But on this third album entitled Next (1977) Journey seemed to have found their musical formula. Remarkable are the bluesy overtones, this fits perfectly with Gregg Rolie his a bit melancholical vocals and Neal Schonn his moving guitarwork. Like in Spaceman (biting guitar outbursts), I Would Find You (howling guitar in the end) and the final song Karma (wah-wah guitar). The great thing on Next is the development of the socalles 'early Journey trademark'. This means a slow rhythm and a bit sultry atmosphere that gradually becomes more bombastic, culminating in excellent interplay between Neal Schon his powerful guitarplay and Aynsley Dunbar his furious drumming. It's often layered with sensational Minimoog flights or spectacular biting-guitar/flashy Minimoog duels like in People and the great instrumental track Nickel And Dime, how exciting! The keyboard work by Gregg Rolie is very tasteful, ranging frommellow Fender Rhodes electric piano and bombastic Hammond organ runs to spacey keyboards (in the Vangelis-like intro if I Would Find You) and those aforementioned spectacular Minimoog flights. Unfortunately this was the last progressive album that Journey made. The charismatic singer Steve Perry joined the band and on the following 12 albums Journey their sound turned into smooth melodic rock. For me the musical journey was over.
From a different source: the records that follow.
### src/rtl/lfsr_pkg.sv
// Shared types for the parametrised LFSR generator.
package lfsr_pkg;

  // Feedback structure selected by the runtime mode input.
  typedef enum logic {
    LFSR_FIB = 1'b0,
    LFSR_GAL = 1'b1
  } lfsr_mode_e;

  // Control FSM of lfsr_gen.
  typedef enum logic [1:0] {
    RUN     = 2'd0,
    LOAD    = 2'd1,
    RECOVER = 2'd2
  } lfsr_fsm_e;

endpackage

### src/rtl/lfsr_step.sv
// Combinational multi-step LFSR advance: applies NBITS single steps to the
// current state and collects the bit shifted out of bit 0 at each step.
module lfsr_step
  import lfsr_pkg::*;
#(
  parameter int WIDTH = 5,
  parameter int NBITS = 1
) (
  input  logic [WIDTH-1:0] state,
  input  logic [WIDTH-1:0] taps,
  input  logic             mode,
  output logic [WIDTH-1:0] next_state,
  output logic [NBITS-1:0] bits
);

  // Unrolled chain of single steps; bit i is the LSB before step i.
  always_comb begin
    logic [WIDTH-1:0] cur;
    cur  = state;
    bits = '0;
    for (int i = 0; i < NBITS; i++) begin
      bits[i] = cur[0];
      if (mode == LFSR_GAL) begin
        cur = {1'b0, cur[WIDTH-1:1]} ^ ({WIDTH{cur[0]}} & taps);
      end else begin
        cur = {^(cur & taps), cur[WIDTH-1:1]};
      end
    end
    next_state = cur;
  end

endmodule

### src/rtl/lfsr_gen.sv
// Parametrised Fibonacci/Galois LFSR with valid/ready output, seed reload,
// all-zero lockup recovery, transfer counter and period-wrap pulse.
module lfsr_gen
  import lfsr_pkg::*;
#(
  parameter int               WIDTH      = 5,
  parameter int               NBITS      = 1,
  parameter logic [WIDTH-1:0] RESET_SEED = {{(WIDTH-1){1'b0}}, 1'b1},
  parameter int               CNT_W      = 16
) (
  input  logic             clk,
  input  logic             rst,
  input  logic             reinit,
  input  logic [WIDTH-1:0] seed,
  input  logic [WIDTH-1:0] taps,
  input  logic             mode,
  input  logic             out_ready,
  output logic             out_valid,
  output logic [NBITS-1:0] out_bits,
  output logic [WIDTH-1:0] out_state,
  output logic             lockup,
  output logic [CNT_W-1:0] step_count,
  output logic             period_wrap
);

  localparam logic [CNT_W-1:0] CNT_ONE = {{(CNT_W-1){1'b0}}, 1'b1};

  lfsr_fsm_e        fsm;
  logic [WIDTH-1:0] state;
  logic [WIDTH-1:0] loaded_seed;
  logic [WIDTH-1:0] next_state;

  // Output bits come straight from the registered state, so taps/mode
  // changes are visible on the very next step.
  lfsr_step #(
    .WIDTH (WIDTH),
    .NBITS (NBITS)
  ) u_step (
    .state      (state),
    .taps       (taps),
    .mode       (mode),
    .next_state (next_state),
    .bits       (out_bits)
  );

  assign out_state = state;

  // Control FSM plus all state registers; out_valid tracks "next FSM is RUN".
  always_ff @(posedge clk or posedge rst) begin
    if (rst) begin
      fsm         <= RUN;
      state       <= RESET_SEED;
      loaded_seed <= RESET_SEED;
      step_count  <= '0;
      lockup      <= 1'b0;
      period_wrap <= 1'b0;
      out_valid   <= 1'b1;
    end else begin
      period_wrap <= 1'b0;
      case (fsm)
        RUN: begin
          if (reinit) begin
            // A reload request wins over any transfer in the same cycle.
            fsm       <= LOAD;
            out_valid <= 1'b0;
          end else if (state == '0) begin
            // All-zero state never leaves by itself; force a recovery.
            fsm       <= RECOVER;
            out_valid <= 1'b0;
          end else if (out_valid && out_ready) begin
            state       <= next_state;
            step_count  <= step_count + CNT_ONE;
            period_wrap <= (next_state == loaded_seed);
          end else begin
            state <= state;
          end
        end
        LOAD: begin
          state       <= seed;
          loaded_seed <= seed;
          step_count  <= '0;
          lockup      <= 1'b0;
          if (reinit) begin
            fsm       <= LOAD;
            out_valid <= 1'b0;
          end else begin
            fsm       <= RUN;
            out_valid <= 1'b1;
          end
        end
        RECOVER: begin
          state       <= RESET_SEED;
          loaded_seed <= RESET_SEED;
          lockup      <= 1'b1;
          if (reinit) begin
            fsm       <= LOAD;
            out_valid <= 1'b0;
          end else begin
            fsm       <= RUN;
            out_valid <= 1'b1;
          end
        end
        default: begin
          fsm         <= RUN;
          state       <= RESET_SEED;
          loaded_seed <= RESET_SEED;
          out_valid   <= 1'b1;
        end
      endcase
    end
  end

endmodule
### config.mk
export PLATFORM = sky130hd
export DESIGN_NAME = lfsr_gen
export DESIGN_NICKNAME = d
export VERILOG_FILES = /design/src/rtl/lfsr_pkg.sv /design/src/rtl/lfsr_step.sv /design/src/rtl/lfsr_gen.sv
export SDC_FILE = /design/constraint.sdc
export NUM_CORES = 1
export LEC_CHECK = 0
export CORE_UTILIZATION = 25
export CTS_BUF_LIST = sky130_fd_sc_hd__clkbuf_4
export CTS_CLUSTER_DIAMETER = 120
export CTS_CLUSTER_SIZE = 40
export DETAILED_ROUTE_END_ITERATION = 10
export SLEW_MARGIN = 20
export SYNTH_ARGS = -nofsm -noshare
export SYNTH_HDL_FRONTEND = slang
export SYNTH_SLANG_ARGS = --single-unit
### constraint.sdc
create_clock -name clk -period 2.7 [get_ports clk]
set_clock_uncertainty 0.05 [all_clocks]
set_input_delay 0.54 -clock clk [delete_from_list [all_inputs] [get_ports clk]]
set_output_delay 0.54 -clock clk [all_outputs]
set_load 0.01 [all_outputs]
==> flow_results.org, run 1 <==
** Drt
- Initial DRC Count :: 44
- Wires add up to 3.943 mm.
- Routed wire length per instance :: 11.88 um
- In this run the remaining antenna-violating nets after routing total 0.
- Drc violations :: 0
- Detailed-route via count :: roughly 1,500
- Using the TritonRoute via totals, the vias-per-cell ratio works out to 4.367.
- Number of detailed-routing iterations run before antenna repair :: 4

** Setup path
- Number of buffer and inverter stages on the critical path :: 1
- In this design, the stage delay of the slowest critical-path cell is 0.50 ns.
- STA puts the critical path data arrival time at 2.50 ns.
- The worst setup path is captured at a register.
- Critical path data required time :: 2.88 ns
- On the critical path, the stage with the largest delay is an instance of sky130_fd_sc_hd__clkdlybuf4s50_1.
- STA classifies the critical path startpoint as an input pin.
- By startpoint and endpoint, the worst setup path is classified as in -> reg.
- In this run the worst path has a maximum fanout of 3.
- Largest delay share family, worst path :: buffers and inverters
- Traced cell by cell, the critical path runs through clkdlybuf4s50_1 > nand2_2 > xnor2_2 > xnor2_1 > mux2_4 > or3_1 > a2111oi_2.

** Logic synthesis
- Dividing the synthesized area by the synthesized cell count gives a little over 9 um^2.
- The synthesized design contains 31 register bits.
- Counting every net in the synthesized netlist gives 212.
- Compound-gate portion of the synthesized area :: 12.00%
- Post-synthesis mux area share :: 2.714%
- Synth Warn # :: 0
- Post-synthesis sequential area ratio :: between 40% and 50%
- After Yosys synthesis, XOR and XNOR cells account for 11.86% of the synthesized area.
- After synthesis, the largest family of logic cells by area is simple AND/OR/NAND/NOR gates.
- Post-Synth Adder-Cell Area :: 3.571%
- Synthesized-area fraction occupied by and/or/nand/nor cells :: 21.64%
- After synthesis, the netlist uses 37 different library cells.
- Cell area after technology mapping :: roughly 0.0018 mm^2
- Number of standard cells after synthesis :: 192

** Job
- Across the run, the number of max-cap violations was 0.

** Outcome
- Result of the run :: completed

** Timing
- Total count of hold-check failures in the final report :: 0
- Post-layout minimum cycle time :: 2.319 ns
- Worst path setup slack after routing :: 0.3812 ns
- Derived from the worst setup path, the maximum achievable clock frequency is 0.4313 GHz.
- The number of max-slew violations in the final report came to 0.
- Setup violations remaining at the end of the flow were counted as 0.
- Relative slew slack :: 71.43%
- Final sum of negative setup slack :: 0 ns
- RSZ-0062 raised after global routing :: no
- Minimum hold slack :: 0.4651 ns
- Slew at the pin closest to its max-slew limit :: 0.4276 ns
- The worst path uses 85.88% of the clock period.

** Place
- Routability-driven placement finished with a final weighted congestion of 0.7937.
- During placement, the flow inserted port buffers numbering 39.
- DP Worst Slack :: 0.02367 ns
- HPWL after detailed placement :: 2.907 mm

** Global route
- Wire length of the first global-routing pass :: 6.768 mm
- Largest net degree at the start of global routing :: 32
- Combined global-route utilization of all metal layers :: 11.87%
- Global routing finished with a remaining overflow of 0.
- The via count of the first global-routing pass is 1,404.
- Number of antenna violations at the first check in global routing :: 0

** Clock tree
- CTS tree :: built
- The clock net in this run drives a total of 31 sinks.
- Setup Buffers After CTS :: 0
- Clock-pin slew was measured on the worst setup and hold paths at 0.10 ns.
- The tree is rooted in a sky130_fd_sc_hd__clkbuf_4.
- After clock tree synthesis, the repair step resized 0 gates.
- Clock insertion delay at the later pin of the skew report :: 0.33 ns
- Number of hold buffers added after cts :: 0
- The clock passes through at most 2 buffers.
- In this run the number of H-tree levels came out at 2.
- CTS buffer count :: 5

** Power
- In this run the power density over the cells is 824.7 mW/mm^2.
- In this run the static leakage power is a little over 0.9 nW.
- Peak supply drop :: 0.0003544 V

** Die
- Total number of placement rows :: 30
- In this run the count of I/O pins placed on the die edge is 40.
- Width of the die :: 85.71 um
- For this configuration, the core starts out at a cell density of approximately 26%.
- The floorplan step defined a die boundary enclosing 0.007345 mm^2.
- Area of the core region :: 0.006794 mm^2
- The die is 85.71 um tall.

** Finish
- The repair_antennas step left the layout with diodes totalling 0.
- For this run, the share of the core covered by cells in the final layout is 34.05%.
- Cells with a size suffix above 1 make up roughly a tenth of the layout.
- Total Nets Final :: ~260
- Compared with the post-synthesis result, the final layout area differs by 32.07%.

** Min path
- HP Class :: reg -> reg
## layout by cell type, fill, tap and decap left out, types with 3 or more instances in the layout
master	synthesis	final
sky130_fd_sc_hd__o21ai_0	14	14
sky130_fd_sc_hd__buf_4	2	5
sky130_fd_sc_hd__a31oi_1	3	3
sky130_fd_sc_hd__nor2_1	23	23
sky130_fd_sc_hd__nand3_1	12	12
sky130_fd_sc_hd__clkbuf_4	0	6
sky130_fd_sc_hd__inv_1	7	7
sky130_fd_sc_hd__xor2_1	5	5
sky130_fd_sc_hd__ha_1	5	5
sky130_fd_sc_hd__a21oi_1	8	8
sky130_fd_sc_hd__dfrtp_1	28	28
sky130_fd_sc_hd__nor3_1	7	7
sky130_fd_sc_hd__xnor2_1	15	15
sky130_fd_sc_hd__dfstp_2	3	3
sky130_fd_sc_hd__nand2_1	24	24
sky130_fd_sc_hd__or3_1	5	5
sky130_fd_sc_hd__clkdlybuf4s50_1	0	39
## worst paths after layout
path / startpoint / end / slack (ns) / cells after the start
min in group asynchronous: rst / out_state[1] / 0.54 / 3
min reg2reg: loaded_seed[3] / loaded_seed[3] / 0.47 / 2
max in group asynchronous: rst / out_state[0] / 1.74 / 3
max reg2reg: out_state[4] / step_count[10] / 0.52 / 6
min: loaded_seed[3] / loaded_seed[3] / 0.47 / 2
max: taps[4] / period_wrap / 0.38 / 7
## state kept, by name (all words and copies together), names as in the netlist
name         count
out_state        5
lockup           1
fsm              2
loaded_seed      5
out_valid        1
step_count      16
period_wrap      1
## through the flow
stage / total power, mW / area, um^2 / instances
after floorplan: 1.319 / 1752 / 192
after global placement: 1.645 / 2261 / 324
after detailed placement: 1.651 / 2261 / 324
after CTS: 1.937 / 2313 / 332
after global routing: 2.058 / 2313 / 332
final: 1.908 / 2313 / 332
## kinds of logic after synthesis
family,count (synthesis)
compound gates,33
xor+xnor,22
fa+ha+maj,5
buf+inv,15
flops,31
mux,4
simple gates,82
## worst min-delay path, stage by stage (launching register included)
cell	delay [ns]
sky130_fd_sc_hd__dfrtp_1	0.38
sky130_fd_sc_hd__nand2_1	0.05
sky130_fd_sc_hd__o21ai_0	0.06
## synthesized netlist by cell type
master                      count  area, um^2
sky130_fd_sc_hd__a2111oi_2      1       15.01
sky130_fd_sc_hd__xnor2_2        2       32.53
sky130_fd_sc_hd__a2bb2oi_1      1       8.760
sky130_fd_sc_hd__nand3_1       12       60.06
sky130_fd_sc_hd__mux2i_1        1       10.01
sky130_fd_sc_hd__dfrtp_1       28       700.7
sky130_fd_sc_hd__nand2_1       24       90.09
sky130_fd_sc_hd__and3_1         2       12.51
sky130_fd_sc_hd__and2_1         1       6.260
sky130_fd_sc_hd__ha_1           5       62.56
sky130_fd_sc_hd__nor2_1        23       86.33
sky130_fd_sc_hd__xnor2_1       15       131.4
sky130_fd_sc_hd__buf_2          1       5.000
sky130_fd_sc_hd__dfstp_2        3       78.83
sky130_fd_sc_hd__nor2b_1        1       6.260
sky130_fd_sc_hd__and3b_1        2       17.52
sky130_fd_sc_hd__buf_4          2       15.01
sky130_fd_sc_hd__mux2_2         2       22.52
sky130_fd_sc_hd__a2bb2o_1       1       10.01
sky130_fd_sc_hd__nor3b_1        1       7.510
sky130_fd_sc_hd__or3_1          5       31.28
sky130_fd_sc_hd__inv_1          7       26.28
sky130_fd_sc_hd__clkbuf_1       5       18.77
sky130_fd_sc_hd__a31oi_1        3       18.77
sky130_fd_sc_hd__a21oi_1        8       40.04
sky130_fd_sc_hd__nor3_1         7       35.03
sky130_fd_sc_hd__nand2_2        2       12.51
sky130_fd_sc_hd__nand2b_1       1       6.260
sky130_fd_sc_hd__o31ai_1        1       7.510
sky130_fd_sc_hd__mux2_4         1       15.01
sky130_fd_sc_hd__o22ai_1        1       6.260
sky130_fd_sc_hd__xor2_1         5       43.79
sky130_fd_sc_hd__or4_1          1       7.510
sky130_fd_sc_hd__o2111ai_2      1       15.01
sky130_fd_sc_hd__o211a_1        1       10.01
sky130_fd_sc_hd__o21ai_0       14       70.07
sky130_fd_sc_hd__o21ai_2        1       8.760
## per-layer routing
metal / share of wire, % / vias to the layer above / global-route usage [%]
met3: 4.9 / 5 / 3.176
met1: 51 / 673 / 16.02
li1: - / 735 / -
met5: 0 / - / 0
met4: 0.86 / 0 / 3.182
met2: 43 / 37 / 18.84
## power by group
part | internal, mW | switching [mW] | total (mW)
sequential | 0.582 | 0.132 | 0.714
clock | 0.107 | 0.169 | 0.275
combinational | 0.447 | 0.472 | 0.919
total | 1.14 | 0.773 | 1.91
## area by class of cell
type / instances / area [um^2]
clock buffer: 6 / 45.04
clock inverter: 2 / 7.507
fill: 721 / 4481
inverter: 7 / 26.28
multi-input combinational: 146 / 907.1
sequential: 31 / 779.5
tap: 96 / 120.1
timing repair buffer: 44 / 427.9
Note: power is estimated with default switching activity, not from simulation.
==> run 2, diff against run 1 <==
CTS_CLUSTER_SIZE = 12   (was 40)
SKIP_LAST_GASP = 1   (was unset)
==> results of run 2 <==
Final layout, timing and power as in run 1 (identical DEF).
==> run 3, diff against run 2 <==
==> constraint.sdc (replaced) <==
create_clock -name clk -period 2.7 [get_ports clk]
set_clock_uncertainty 0.05 [all_clocks]
set_input_delay 0.27 -clock clk [delete_from_list [all_inputs] [get_ports clk]]
set_output_delay 0.27 -clock clk [all_outputs]
set_load 0.01 [all_outputs]
==> run 3 against run 2 <==
- via count shrank 0.21%
- clock power grew 32%
- core utilization grew 0.24 points
- critical path depth shrank 1
- worst setup slack gained 0.15 ns
==> flow_results.org, run 3 (synthesis gave the netlist of run 1 again) <==
** Die
- In this run the vertical extent of the chip is 85.71 um.
- In this run the core area contains 30 standard-cell rows.
- Pin placement for this block handled 40 I/O pins.
- The core region is 0.006794 mm^2.
- The floorplan step defined a die boundary enclosing 0.007345 mm^2.
- The initial utilization of the core area, before any placement, comes to 25.78%.
- The die is 85.71 um wide.

** Timing
- Worst path setup slack after routing :: between 0.5 and 0.6 ns
- Setup total negative slack on the finished layout was measured at 0 ns.
- The hold violation count in the final report is 0.
- Minimum hold slack :: between 0.2 and 0.3 ns
- Setup repair after global routing left no endpoint under its margin.
- Setup violations remaining at the end of the flow were counted as 0.
- Slew at the pin closest to its max-slew limit :: slightly below 0.5 ns
- Relative slew slack :: 66.97%
- The number of max-slew violations in the final report was 0.
- The worst path needs 2.173 ns of the cycle, external delays included.
- Static timing analysis puts the maximum clock frequency at 0.4601 GHz.
- The worst path uses between 80 and 90% of the clock period.

** Clock tree
- Counting along the longest clock path gives a buffer depth of 2.
- Setup Buffers After CTS :: 0
- Counting every sink on the clock net gives 31.
- CTS built an H-tree with a depth of 2.
- Buffers inserted to repair hold after CTS numbered 0.
- Clock-pin slew reported for the worst setup and hold paths after clock tree synthesis :: 0.10 ns
- The number of gates resized after CTS was 0.
- Buffers inserted during clock tree synthesis total 5.
- The later pin in the worst-skew pair is clocked with a latency of 0.33 ns.
- Root Driver :: sky130_fd_sc_hd__clkbuf_4
- TritonCTS built the clock tree.

** Setup path
- Data arrives at the worst endpoint at approximately 2.3 ns.
- The worst setup path is of the reg -> reg kind.
- Critical path cell sequence :: or4_1 > o211a_1 > o2111ai_2 > nor3_1 > xnor2_1 > nor2_1
- The slowest stage of the critical path is the sky130_fd_sc_hd__or4_1 cell.
- Along the worst path, the maximum fanout reaches 7.
- Number of buffer and inverter stages on the critical path :: 0
- For this run, the slowest stage of the critical path takes 0.59 ns.
- The worst setup path is captured at a register.
- The worst setup path is launched from a register.
- At the worst endpoint, the required time is 2.85 ns.
- Largest delay share family, worst path :: simple AND/OR/NAND/NOR gates

** Drt
- Dividing the detail-routed wire length by the instance count gives 11.86 um.
- Total Routed Length :: 3.926 mm
- The routed layout has 1,447 vias.
- After detailed routing, the number of remaining DRC violations is 0.
- Using the TritonRoute via totals, the vias-per-cell ratio works out to 4.372.
- Antenna-violating nets left :: 0
- Number of detailed-routing iterations run before antenna repair :: 4
- After the first detailed-routing iteration, the DRC count stood at 96.

** Power
- Peak supply drop :: 0.0004021 V
- Total power density per cell area :: 852.5 mW/mm^2
- Static Leak :: 0.9391 nW

** Finish
- Antenna cell count :: 0
- Cell area after layout :: 0.002330 mm^2
- Flip-flop count of the largest register, all copies and words added :: 16
- Fraction of final layout cells with drive strength greater than 1 :: approximately a tenth
- Counting flops per register, the top entry is step_count.
- Area growth from synthesis to layout :: 33.00%
- Commonest non-fill, non-tap cells in the layout :: 39 x sky130_fd_sc_hd__clkdlybuf4s50_1, 28 x sky130_fd_sc_hd__dfrtp_1, 24 x sky130_fd_sc_hd__nand2_1, 23 x sky130_fd_sc_hd__nor2_1, 15 x sky130_fd_sc_hd__xnor2_1
- The library cell used most frequently in the layout, excluding fill and tap cells, is sky130_fd_sc_hd__clkdlybuf4s50_1.
- Total Nets Final :: 254

** Global route
- Via count of the first global-routing pass :: 1,397
- Entering global routing, the biggest net connects 32 pins.
- The number of antenna violations at the first check in global routing was 0.
- In the global route stage, overall resource usage came out at 11.68%.
- The total overflow left after global routing is 0.
- Wire length of the first global-routing pass :: 6.741 mm

** Outcome
- The run finished with clean final reports.

** Place
- Placer congestion estimate :: approximately 0.79
- The HPWL after detailed placement is 2.892 mm.
- After detailed placement, the total cell area comes to 0.002253 mm^2.
- Timing analysis after detailed placement gives a worst setup slack of 0.3146 ns.
- Total of buffers placed on input and output ports :: 39

** Min path
- HP Class :: in -> async

** Job
- The tool flagged a number of max-cap violations equal to 0.
[run 3: changes by cell type in the layout (fill, tap and decap cells not counted), sizes merged]
cell,previous run,this run
clkbuf,6,5
buf,5,4
bufinv,0,1
[run 3: worst paths after layout]
check / from / end / slack (ns) / depth (start not counted)
worst min-delay path: rst / step_count[11] / 0.27 / 3
min in group clk: seed[1] / loaded_seed[1] / 0.46 / 3
worst max register to register: out_state[4] / step_count[14] / 0.53 / 6
worst max-delay path: out_state[4] / step_count[14] / 0.53 / 6
worst min register to register: loaded_seed[3] / loaded_seed[3] / 0.47 / 2
max in group asynchronous: rst / loaded_seed[0] / 1.99 / 3
[run 3: stage by stage]
step,power [mW],utilization (%),std cells
final,1.986,34.29,331
after global placement,1.632,33.17,323
after detailed placement,1.644,33.17,323
after global routing,2.143,34.29,331
after floorplan,1.319,-,192
after CTS,2.012,34.29,331
[run 3: metal layers]
layer,track usage (%),wire (um)
met5,0,0
met4,3.636,31
met3,3.176,201
met2,17.96,1720
met1,16.00,1972
[run 3: area by class of cell]
class | count | area, um^2
Timing Repair Buffer | 43 | 420.4
Clock buffer | 5 | 37.54
Sequential cell | 31 | 779.5
Fill cell | 711 | 4464
Inverter | 7 | 26.28
Clock inverter | 3 | 38.79
Multi-Input combinational cell | 146 | 907.1
Tap cell | 96 | 120.1
[run 3: worst register-to-register path, stage by stage (launching register included)]
cell	delay [ns]
sky130_fd_sc_hd__dfrtp_1	0.46
sky130_fd_sc_hd__or4_1	0.59
sky130_fd_sc_hd__o211a_1	0.29
sky130_fd_sc_hd__o2111ai_2	0.34
sky130_fd_sc_hd__nor3_1	0.11
sky130_fd_sc_hd__xnor2_1	0.15
sky130_fd_sc_hd__nor2_1	0.05
[run 3: power breakdown]
group	internal, mW	switching, mW	total, mW
Combinational	0.436	0.474	0.911
Clock	0.190	0.171	0.362
Sequential	0.581	0.132	0.714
The musical development of Journey strongly reminds me of other USA band Angel, in their early years they made an unique blend of hardrock and symphonic rock, with sensational Moog and Mellotron. The albums Angel (75) and Helluvaband (76) are Heavy Prog 'classics' but then Angel changed their music into harder-edged melodic rock. However, the difference is that Angel only got the status of a cult band for 'Heavy Prog aficionados' while Journey became a very popular 'stadium-rock' band, their albums sold millions and millions, don't stop believing.